Por que abuso sexual infantil não cria pedófilos

Um equívoco popular é que a maioria dos criminosos sexuais infantis já foram vítimas. A teoria é baseada na suposição errônea de que eles se tornaram pedófilos - aqueles preferencialmente sexualmente atraídos por crianças pré-púberes - por causa de sua vitimização.

Esta é uma explicação clara para uma minoria de infratores. Mas para a maioria das vítimas de abuso sexual infantil, isso não é apenas falso, é prejudicial. Pode aumentar o estigma e impedir que as pessoas falem sobre o seu abuso. Algumas vítimas podem temer que um dia se tornem ofensoras ou pelo menos desenvolvam o desejo de ofender.

A prevalência estimada de abuso sexual contra crianças varia dependendo do estudo. As estimativas de prevalência de abuso contra o sexo masculino variam de 1.4% a 8.0% da população para abuso de penetração e 5.7% a 16.0% para abuso não penetrante.

Para as fêmeas, as taxas de prevalência são estimadas em 4.0% a 12.0% da população para abuso de penetração e 13.9% a 36.0% para abuso não-penetrativo.

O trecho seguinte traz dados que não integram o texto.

==> config.mk <==
export PLATFORM = sky130hd
export DESIGN_NAME = linetype_sync_gen
export DESIGN_NICKNAME = d
export VERILOG_FILES = /design/src/rtl/lts_pkg.sv /design/src/rtl/lts_counters.sv /design/src/rtl/lts_bp_scan.sv /design/src/rtl/lts_pulse_win.sv /design/src/rtl/linetype_sync_gen.sv
export SDC_FILE = /design/constraint.sdc
export NUM_CORES = 1
export LEC_CHECK = 0
export ABC_CLOCK_PERIOD_IN_PS = 7800
export BUFFER_PORTS_ARGS = -buffer_cell sky130_fd_sc_hd__clkbuf_2
export CAP_MARGIN = 20
export CELL_PAD_IN_SITES_DETAIL_PLACEMENT = 1
export CELL_PAD_IN_SITES_GLOBAL_PLACEMENT = 2
export CORE_UTILIZATION = 26
export CTS_BUF_LIST = sky130_fd_sc_hd__clkbuf_8
export DETAILED_ROUTE_END_ITERATION = 7
export GPL_ROUTABILITY_DRIVEN = 1
export MAX_ROUTING_LAYER = met4
export PLACE_DENSITY = 0.9
export RECOVER_POWER = 100
export REMOVE_ABC_BUFFERS = 1
export SYNTH_ARGS = -nofsm -noshare
export SYNTH_HDL_FRONTEND = slang
export SYNTH_HIERARCHICAL = 1
export SYNTH_SLANG_ARGS = --single-unit
==> constraint.sdc <==
create_clock -name clk -period 7.8 [get_ports clk]
set_input_delay 1.56 -clock clk [delete_from_list [all_inputs] [get_ports clk]]
set_output_delay 1.56 -clock clk [all_outputs]
set_load 0.03 [all_outputs]
==> src/rtl/lts_pkg.sv <==
// Package: shared widths and line-type code points for the breakpoint
// line-type sync generator. Assumes 4-bit line-type codes.
package lts_pkg;
    localparam int LTS_TYPE_W = 4;
    typedef logic [LTS_TYPE_W-1:0] line_type_t;

    // Named code points used by neighbours; any 4-bit value is legal.
    localparam line_type_t LT_ACTIVE     = 4'h0;
    localparam line_type_t LT_FIRST_SYNC = 4'h1;
    localparam line_type_t LT_LAST_SYNC  = 4'hF;
endpackage

==> src/rtl/lts_counters.sv <==
// Module: lts_counters
// Pixel and line counters with the field flag. Exposes both the next-state
// values (so the top can register outputs aligned to the counts) and the
// registered counts. Assumes total_pixels >= 1 and frame_lines >= 1.
module lts_counters #(
    parameter int PIX_W  = 13,
    parameter int LINE_W = 11
) (
    input  logic              clk,
    input  logic              rst_n,
    input  logic              start,
    input  logic [PIX_W-1:0]  total_pixels,
    input  logic [LINE_W-1:0] frame_lines,
    input  logic [LINE_W-1:0] field1_lines,
    input  logic              interlace,
    output logic              run_n,
    output logic [PIX_W-1:0]  pix_n,
    output logic [LINE_W-1:0] line_n,
    output logic              field_n,
    output logic [PIX_W-1:0]  pix_q,
    output logic [LINE_W-1:0] line_q,
    output logic              field_q
);
    localparam logic [LINE_W-1:0] LINE_ONE = LINE_W'(1);

    logic             run_q;
    logic [PIX_W:0]   pix_inc;

    assign pix_inc = {1'b0, pix_q} + 1'b1;

    // Next-state: restart on strobe, otherwise step pixel and wrap line/frame.
    always_comb begin
        run_n  = run_q;
        pix_n  = pix_q;
        line_n = line_q;
        if (start) begin
            run_n  = 1'b1;
            pix_n  = '0;
            line_n = LINE_ONE;
        end else if (run_q) begin
            if (pix_inc >= {1'b0, total_pixels}) begin
                pix_n = '0;
                if (line_q >= frame_lines) begin
                    line_n = LINE_ONE;
                end else begin
                    line_n = line_q + 1'b1;
                end
            end else begin
                pix_n = pix_inc[PIX_W-1:0];
            end
        end
        field_n = run_n && interlace && (line_n > field1_lines);
    end

    // State registers, cleared to idle by reset.
    always_ff @(posedge clk) begin
        if (!rst_n) begin
            run_q   <= 1'b0;
            pix_q   <= '0;
            line_q  <= '0;
            field_q <= 1'b0;
        end else begin
            run_q   <= run_n;
            pix_q   <= pix_n;
            line_q  <= line_n;
            field_q <= field_n;
        end
    end
endmodule

==> src/rtl/lts_bp_scan.sv <==
// Module: lts_bp_scan
// Combinational breakpoint lookup: returns the type of the highest-indexed
// breakpoint whose line number is at or below the given line, or the type
// of entry 0 when none qualifies. Assumes the table is sorted ascending.
module lts_bp_scan #(
    parameter int NUM_BP = 16,
    parameter int LINE_W = 11,
    parameter int TYPE_W = 4
) (
    input  logic [LINE_W-1:0]        line,
    input  logic [NUM_BP*LINE_W-1:0] bp_lines,
    input  logic [NUM_BP*TYPE_W-1:0] bp_types,
    output logic [TYPE_W-1:0]        sel_type
);
    logic [NUM_BP-1:0] reached;

    // One comparator per table entry.
    for (genvar g = 0; g < NUM_BP; g++) begin : g_cmp
        assign reached[g] = (bp_lines[g*LINE_W +: LINE_W] <= line);
    end

    // Priority select: later entries override earlier ones.
    always_comb begin
        sel_type = bp_types[TYPE_W-1:0];
        for (int i = 0; i < NUM_BP; i++) begin
            if (reached[i]) begin
                sel_type = bp_types[i*TYPE_W +: TYPE_W];
            end
        end
    end
endmodule

==> src/rtl/lts_pulse_win.sv <==
// Module: lts_pulse_win
// Window comparator for a sync pulse: active for delay <= pos < delay+len,
// with the sum formed one bit wider so it never wraps. Suppressed entirely
// when delay exceeds the given limit or when enable is low.
module lts_pulse_win #(
    parameter int POS_W = 13,
    parameter int LEN_W = 10
) (
    input  logic             enable,
    input  logic [POS_W-1:0] pos,
    input  logic [POS_W-1:0] delay,
    input  logic [LEN_W-1:0] len,
    input  logic [POS_W-1:0] limit,
    output logic             active
);
    localparam int SUM_W = ((POS_W > LEN_W) ? POS_W : LEN_W) + 1;

    logic [SUM_W-1:0] win_end;

    // Exclusive end of the window.
    assign win_end = SUM_W'(delay) + SUM_W'(len);

    // Window membership with out-of-range suppression.
    assign active = enable && (delay <= limit) && (pos >= delay)
                    && (SUM_W'(pos) < win_end);
endmodule

==> src/rtl/linetype_sync_gen.sv <==
// Module: linetype_sync_gen (top)
// Display timing core: counters, breakpoint line-type lookup, and
// horizontal/vertical sync windows with per-field vertical settings and
// polarity. All outputs are registered from next-state counts so that they
// line up with pix_cnt/line_cnt in the same cycle. Synchronous reset.
module linetype_sync_gen #(
    parameter int PIX_W  = 13,
    parameter int LINE_W = 11,
    parameter int NUM_BP = 16,
    parameter int TYPE_W = lts_pkg::LTS_TYPE_W,
    parameter int HLEN_W = 10,
    parameter int VLEN_W = 10
) (
    input  logic                     clk,
    input  logic                     rst_n,
    input  logic                     start,
    input  logic [PIX_W-1:0]         total_pixels,
    input  logic [LINE_W-1:0]        frame_lines,
    input  logic [LINE_W-1:0]        field1_lines,
    input  logic                     interlace,
    input  logic [NUM_BP*LINE_W-1:0] bp_lines,
    input  logic [NUM_BP*TYPE_W-1:0] bp_types,
    input  logic [PIX_W-1:0]         hs_delay,
    input  logic [HLEN_W-1:0]        hs_length,
    input  logic [LINE_W-1:0]        vs1_delay,
    input  logic [VLEN_W-1:0]        vs1_length,
    input  logic [LINE_W-1:0]        vs2_delay,
    input  logic [VLEN_W-1:0]        vs2_length,
    input  logic                     hs_pol,
    input  logic                     vs_pol,
    output logic [TYPE_W-1:0]        line_type,
    output logic [PIX_W-1:0]         pix_cnt,
    output logic [LINE_W-1:0]        line_cnt,
    output logic                     hs_out,
    output logic                     vs_out,
    output logic                     field
);
    logic              run_n;
    logic [PIX_W-1:0]  pix_n;
    logic [LINE_W-1:0] line_n;
    logic              field_n;
    logic [TYPE_W-1:0] type_n;
    logic              hs_act_n;
    logic              vs_act_n;
    logic [LINE_W-1:0] vs_dly_sel;
    logic [VLEN_W-1:0] vs_len_sel;
    logic [TYPE_W-1:0] type_q;
    logic              hs_q;
    logic              vs_q;

    lts_counters #(.PIX_W(PIX_W), .LINE_W(LINE_W)) u_cnt (
        .clk          (clk),
        .rst_n        (rst_n),
        .start        (start),
        .total_pixels (total_pixels),
        .frame_lines  (frame_lines),
        .field1_lines (field1_lines),
        .interlace    (interlace),
        .run_n        (run_n),
        .pix_n        (pix_n),
        .line_n       (line_n),
        .field_n      (field_n),
        .pix_q        (pix_cnt),
        .line_q       (line_cnt),
        .field_q      (field)
    );

    lts_bp_scan #(.NUM_BP(NUM_BP), .LINE_W(LINE_W), .TYPE_W(TYPE_W)) u_scan (
        .line     (line_n),
        .bp_lines (bp_lines),
        .bp_types (bp_types),
        .sel_type (type_n)
    );

    lts_pulse_win #(.POS_W(PIX_W), .LEN_W(HLEN_W)) u_hwin (
        .enable (run_n),
        .pos    (pix_n),
        .delay  (hs_delay),
        .len    (hs_length),
        .limit  (total_pixels),
        .active (hs_act_n)
    );

    // Per-field choice of vertical window settings.
    always_comb begin
        vs_dly_sel = field_n ? vs2_delay  : vs1_delay;
        vs_len_sel = field_n ? vs2_length : vs1_length;
    end

    lts_pulse_win #(.POS_W(LINE_W), .LEN_W(VLEN_W)) u_vwin (
        .enable (run_n),
        .pos    (line_n),
        .delay  (vs_dly_sel),
        .len    (vs_len_sel),
        .limit  (frame_lines),
        .active (vs_act_n)
    );

    // Output registers: type held at 0 while idle, syncs driven at the polarity level.
    always_ff @(posedge clk) begin
        if (!rst_n) begin
            type_q <= '0;
            hs_q   <= !hs_pol;
            vs_q   <= !vs_pol;
        end else begin
            type_q <= run_n ? type_n : '0;
            hs_q   <= hs_act_n ? hs_pol : !hs_pol;
            vs_q   <= vs_act_n ? vs_pol : !vs_pol;
        end
    end

    assign line_type = type_q;
    assign hs_out    = hs_q;
    assign vs_out    = vs_q;
endmodule

# Word level (Yosys, flattened, before mapping)
# Index checks and enable logic that the tools add are counted.
[totals] input_bits=346 output_inout_bits=31 wordCells=75 register_bits=32
[op_classes] magnitude_cmp=24 n_reduce_logical=11 addsub=4 mux=29
[ops] operator="11-bit <= comparator" count=16
[ops] operator="4-bit two-way mux" count=15
[ops] operator="11-bit two-way mux" count=5
[ops] operator="13-bit two-way mux" count=3
[ops] operator="11-bit greater-or-equal comparator" count=2
[ops] operator="13-bit by 1-bit adder with 14-bit output (second input constant)" count=1
[ops] operator="13-bit by 10-bit adder with 14-bit output" count=1
[ops] operator="14-bit by 13-bit greater-or-equal comparator with 1-bit output" count=1
[ops] operator="13-bit by 14-bit < comparator with 1-bit output" count=1
[ops] operator="13-bit greater-or-equal comparator" count=1
[ops] operator="13-bit <= comparator" count=1
[ops] operator="11-bit by 10-bit adder with 12-bit output" count=1
[ops] operator="11-bit by 12-bit < comparator with 1-bit output" count=1
[ops] operator="11-bit by 1-bit adder with 11-bit output (second input constant)" count=1
[ops] operator="11-bit greater-than comparator" count=1
[ops] operator="10-bit two-way mux" count=1
[ops] operator="1-bit logical AND" count=8
[ops] operator="1-bit two-way mux" count=5
[ops] operator="1-bit zero test" count=2
[ops] operator="2-bit AND reduction" count=1

# Depth between registers and ports, before layout
[depth] word_depth=21 ltp_mapped=36 mapped_depth_nobuf=34

# Hierarchy
# The synthesis kept the hierarchy.
[modules_own_cells] mod="lts_bp_scan" area_each_um2=4630.7 cells_per_inst=591 instances=1 seq_area_each_um2=0.0
[modules_own_cells] mod="lts_counters" area_each_um2=2633.8 cells_per_inst=332 instances=1 seq_area_each_um2=520.5
[modules_own_cells] mod="lts_pulse_win at u_hwin" area_each_um2=1376.3 cells_per_inst=177 instances=1 seq_area_each_um2=0.0
[modules_own_cells] mod="lts_pulse_win at u_vwin" area_each_um2=1186.1 cells_per_inst=152 instances=1 seq_area_each_um2=0.0
[modules_own_cells] mod="linetype_sync_gen" area_each_um2=504.2 cells_per_inst=37 instances=1 seq_area_each_um2=120.1

# Worst setup path after synthesis
# Ideal clock, no wire load.
[synth_timing] kind="input port to flip-flop" startpoint="in total_pixels[3]" endpoint="reg vs_q (netlist: vs_out)" stages=29 setup_ps=117 path_buffers=1 arrival_time_ps=7373 required_ps=7683 slack_ps=310 path_cell_list="inv_1 -> ha_1 -> a2111oi_2 -> a2111oi_4 -> o31ai_4 -> a21oi_1 -> o32ai_1 -> ha_1 -> a21o_1 -> a21o_1 -> a21oi_1 -> o2111ai_1 -> and4_1 -> buf_6 -> mux2_4 -> ha_1 -> fa_1 -> a21o_1 -> a21boi_2 -> o21ai_1 -> a31o_1 -> a21oi_2 -> xnor2_1 -> ha_1 -> a21oi_1 -> a22oi_1 -> a211oi_2 -> nand2_1 -> xor2_1"
[synth_via] elab_chain_len=13 elab_cells_between_ends=17 cone_classes="add/sub: 1; order compare: 5; mux: 7; reduce/logical: 4"
[synth_lines] element="start, declared" line="linetype_sync_gen.sv:17" text="input logic [PIX_W-1:0] total_pixels,"
[synth_lines] element="14-bit by 13-bit greater-or-equal comparator with 1-bit output *" line="lts_counters.sv:41" text="if (pix_inc >= {1'b0, total_pixels}) begin"
[synth_lines] element="11-bit two-way mux *" line="lts_counters.sv:41"
[synth_lines] element="11-bit two-way mux *" line="lts_counters.sv:40" text="end else if (run_q) begin"
[synth_lines] element="11-bit two-way mux *" line="lts_counters.sv:36" text="if (start) begin"
[synth_lines] element="via line_n[4]" line="linetype_sync_gen.sv:40" text="logic [LINE_W-1:0] line_n;"
[synth_lines] element="11-bit greater-than comparator *" line="lts_counters.sv:52" text="field_n = run_n && interlace && (line_n > field1_lines);"
[synth_lines] element="1-bit logical AND *" line="lts_counters.sv:52"
[synth_lines] element="via field_n" line="linetype_sync_gen.sv:41" text="logic field_n;"
[synth_lines] element="11-bit two-way mux *" line="linetype_sync_gen.sv:86" text="vs_dly_sel = field_n ? vs2_delay : vs1_delay;"
[synth_lines] element="via vs_dly_sel[0]" line="linetype_sync_gen.sv:45" text="logic [LINE_W-1:0] vs_dly_sel;"
[synth_lines] element="parallel branches: the longest is 3 deep, another holds 11-bit by 10-bit adder with 12-bit output"
[synth_lines] element="1-bit logical AND *" line="lts_pulse_win.sv:25" text="&& (SUM_W'(pos) < win_end);"
[synth_lines] element="via vs_act_n" line="linetype_sync_gen.sv:44" text="logic vs_act_n;"
[synth_lines] element="1-bit two-way mux *" line="linetype_sync_gen.sv:108" text="vs_q <= vs_act_n ? vs_pol : !vs_pol;"
[synth_lines] element="1-bit two-way mux *" line="linetype_sync_gen.sv:101" text="if (!rst_n) begin"
[synth_lines] element="end signal, assigned" line="linetype_sync_gen.sv:104" text="vs_q <= !vs_pol;"
[synth_lines] element="end signal, assigned" line="linetype_sync_gen.sv:108"
[synth_lines] element="end, declared" line="linetype_sync_gen.sv:49" text="logic vs_q;"
# Mark *: on every way through the listed nets, which the timed path passes.
# A chain may end at the register's enable or synchronous reset.

# Final worst setup path
[layout_timing] startpoint="in total_pixels[11]" endpoint="reg vs_q (netlist: vs_out)"
# Same word-level chain as after synthesis.

==> flow_summary.yaml <==
floorplan:
  rows: 72
  io_pins: 377
  start_util_pct: 26.5
  coreArea_um2: 38900
  die_x_um: 201
  die_y_um: 201
  die-area_um2: 40500
grt:
  grt_pass1_vias: 12700
  grt_overflow_total: 0
  grtUsageMet1_pct: 28.0
  met3_usage_pct: 3.32
  grt_max_degree: 29
  grt_busiest_layer: "met2"
  grt_pass1_wl_mm: 70.1
  antenna_found_initial: 7
  use_met2_pct: 38.1
  grt_use_total_pct: 22.9
detailed_routing:
  drc: 0
  viasPerCell: 5.22
  wl_per_cell_um: 20.3
  wl_mm: 45.8
  drtIter0Drc: 365
  dr_total_vias: 11800
  drt-pass1-iter-count: 4
  ant_nets: 0
critical_path:
  cp_top_family: "compound AO/OA/AOI/OAI gates"
  slowest_delay_ns: 0.36
  cp.arrival_ns: 7.61
  path_class: "in2reg"
  worst_path_most_repeated_cell: "ha_1"
  crit_buf_inv: 6
  required_ns: 8.02
  cp_slowest_cell: "o31ai_4"
  endpoint_kind: "register"
  startpoint_type: "input port"
  cp_max_fo: 9
final_layout:
  final_cell_mix: "clkbuf_2 (334), ha_1 (291), inv_1 (140), nor2_1 (90), a21oi_1 (88)"
  drive_gt1_share_pct: 29.9
  final_nets: 2370
  fillers: 4907
  final_common_cell: "clkbuf_2"
  utilization_pct: 34.8
  syn_to_final_growth_pct: 31.0
  layout.cells.non_filler: 2255
power:
  leakagePower_nw: 6.80
  ir_drop_v: 0.0000524
  power.density_nw_per_um2: 65.9
  power.total_mw: 0.892
sta:
  slew_violations: 0
  min_period_ns: 7.39
  setup_viol: 0
  fin_crit_sh_pct: 94.8
  worstMarginPinSlew_ns: 1.31
  hold_slack_ns: 0.617
  finClkSkew_ns: 0.0155
  hold_viol_final: 0
  fmax_ghz: 0.135
  rsz0062_at_grt: "no"
  relSlewSlack_pct: 11.6
clock_tree:
  clk_latency_ns: 0.32
  htreeDepth: 2
  root_buffer: "clkbuf_8"
  clk_pin_slew_ns: 0.09
  cts_tree: "yes"
  ctsHoldBuffers: 0
  clk_path_buf_depth: 2
  numCtsBuffers: 5
  clock_sinks: 32
logic_synthesis:
  syn-cell-area_um2: 10300
  async_flop_share_pct: 0
  netlist_instances: 1289
  synth_top_area_share_pct: 35.4
  syn_avg_cell_area_um2: 8.01
  synth.distinct_cells: 96
  synth_edf_count: 0
  yosysWarnings: 6
  synth_ff_type: "dfxtp_1"
  ys_seq_elements: 32
  synth_largest_area_cell: "ha_1"
  synth_seq_area_share_pct: 6.20
  synth_area_leaders: "ha_1 (35%), dfxtp_1 (6.2%), inv_1 (5.1%), a21oi_1 (4.6%), nor2_1 (3.3%)"
place:
  placed_cells: 2237
  port_buffers: 365
  globalplace.congestion: 0.994
  dp_hpwl_mm: 40.2
min_path:
  hold_path.class: "reg2reg"
run_status:
  status: "finished, final reports clean"
run:
  drv_cap: 0
report_power, final:
group / internal (mW) / switching, mW / total, mW
clock network: 0.113 / 0.0784 / 0.191
registers: 0.167 / 0.00479 / 0.172
logic: 0.248 / 0.281 / 0.529
total: 0.528 / 0.364 / 0.892
routing by layer:
layer / wire (µm) / part of all wire (%)
met5: 0 / 0
met4: 1460 / 3.2
met3: 1980 / 4.3
met2: 21500 / 47
met1: 20800 / 45
area by class of cell:
type | count | area, µm² | share of cell area, %
Clock inverter | 1 | 30.0 | 0.222
Clock buffer | 7 | 96.3 | 0.712
Sequential cell | 32 | 644 | 4.76
Inverter | 140 | 526 | 3.88
Multi-Input combinational cell | 1097 | 9100 | 67.3
Tap cell | 518 | 648 | 4.79
Antenna cell | 6 | 15.0 | 0.111
Timing Repair Buffer | 454 | 2470 | 18.2
path summary, 6_finish.rpt:
path	start	endpoint	slack (ns)	depth (start not counted)
hold / removal	u_cnt/pix_q[3]$_SDFF_PN0_	u_cnt/pix_q[3]$_SDFF_PN0_	0.62	2
setup reg to reg	u_cnt/pix_q[1]$_SDFF_PN0_	vs_out$_DFF_P_	0.48	36
setup / recovery	total_pixels[11]	vs_out$_DFF_P_	0.41	34
hold reg to reg	u_cnt/pix_q[3]$_SDFF_PN0_	u_cnt/pix_q[3]$_SDFF_PN0_	0.62	2
kinds of logic (layout without fill, tap and decap cells):
logic type / count (synthesis) / count (layout) / share of synthesized area, %
multiplexers: 30 / 30 / 4.01
AO/OA/AOI/OAI: 361 / 361 / 25.3
other: 0 / 6 / 0
buffers and inverters: 160 / 602 / 6.37
flip-flops: 32 / 32 / 6.20
AND/OR/NAND/NOR: 380 / 380 / 19.6
XOR/XNOR: 32 / 32 / 2.71
adder cells (fa/ha/maj): 294 / 294 / 35.8
through the flow:
| stage | cell area [µm²] | setup slack [ns] | TNS, ns |
|---|---|---|---|
| after floorplan | 10200 | -0.592 | -0.592 |
| after global placement | 13300 | -0.0771 | -0.0771 |
| after detailed placement | 13300 | -0.208 | -0.208 |
| after CTS | 13500 | 0.0748 | 0 |
| after global routing | 13500 | 0.00733 | 0 |
| final | 13500 | 0.406 | 0 |
cell usage after synthesis (all sizes together), types with 6 or more instances:
master and number:
dfxtp 32, o21ai 56, buf 10, mux2 25, o31ai 8, o2111ai 6
nor2b 17, a211oi 24, a21o 26, nand3 44, clkbuf 10, xor2 17
nor3 23, or3 17, o32ai 17, nand2b 17, nor4 7, and2 12
o41ai 6, a31oi 7, xnor2 15, nor2 92, and3 14, a2111oi 6
a22oi 10, a2bb2oi 6, ha 292, a21oi 100, inv 140, nand2 64
o211ai 15, o21a 21, nand4 42, and4 6
flip-flops by register name, summed over array words and instances (netlist names):
signal / flops
hs_out: 1
u_cnt/line_q: 11
u_cnt/field_q: 1
u_cnt/pix_q: 13
u_cnt/run_q: 1
line_type: 4
vs_out: 1
tightest hold or removal path, cell delays in order, from the launching register on:
cell and delay, ns:
dfxtp_2 0.40, a2bb2oi_1 0.10, nor2_1 0.09
what timing repair did:
item,4_1_cts,5_1_grt
resized for setup,0,26
setup endpoints to repair,0,1
buffers inserted,0,4
Note: power is estimated with default switching activity, not from simulation.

Muitos estudos empíricos investigaram uma ligação entre a vitimização sexual como criança e, posteriormente, ofensas sexuais ou outros comportamentos delinqüentes. Como escrevi em meu último artigo de conversação, alguns estudos sugerem que “em qualquer lugar entre 33% e 75% de crianças criminosas sexuais relatam serem abusadas sexualmente quando crianças”.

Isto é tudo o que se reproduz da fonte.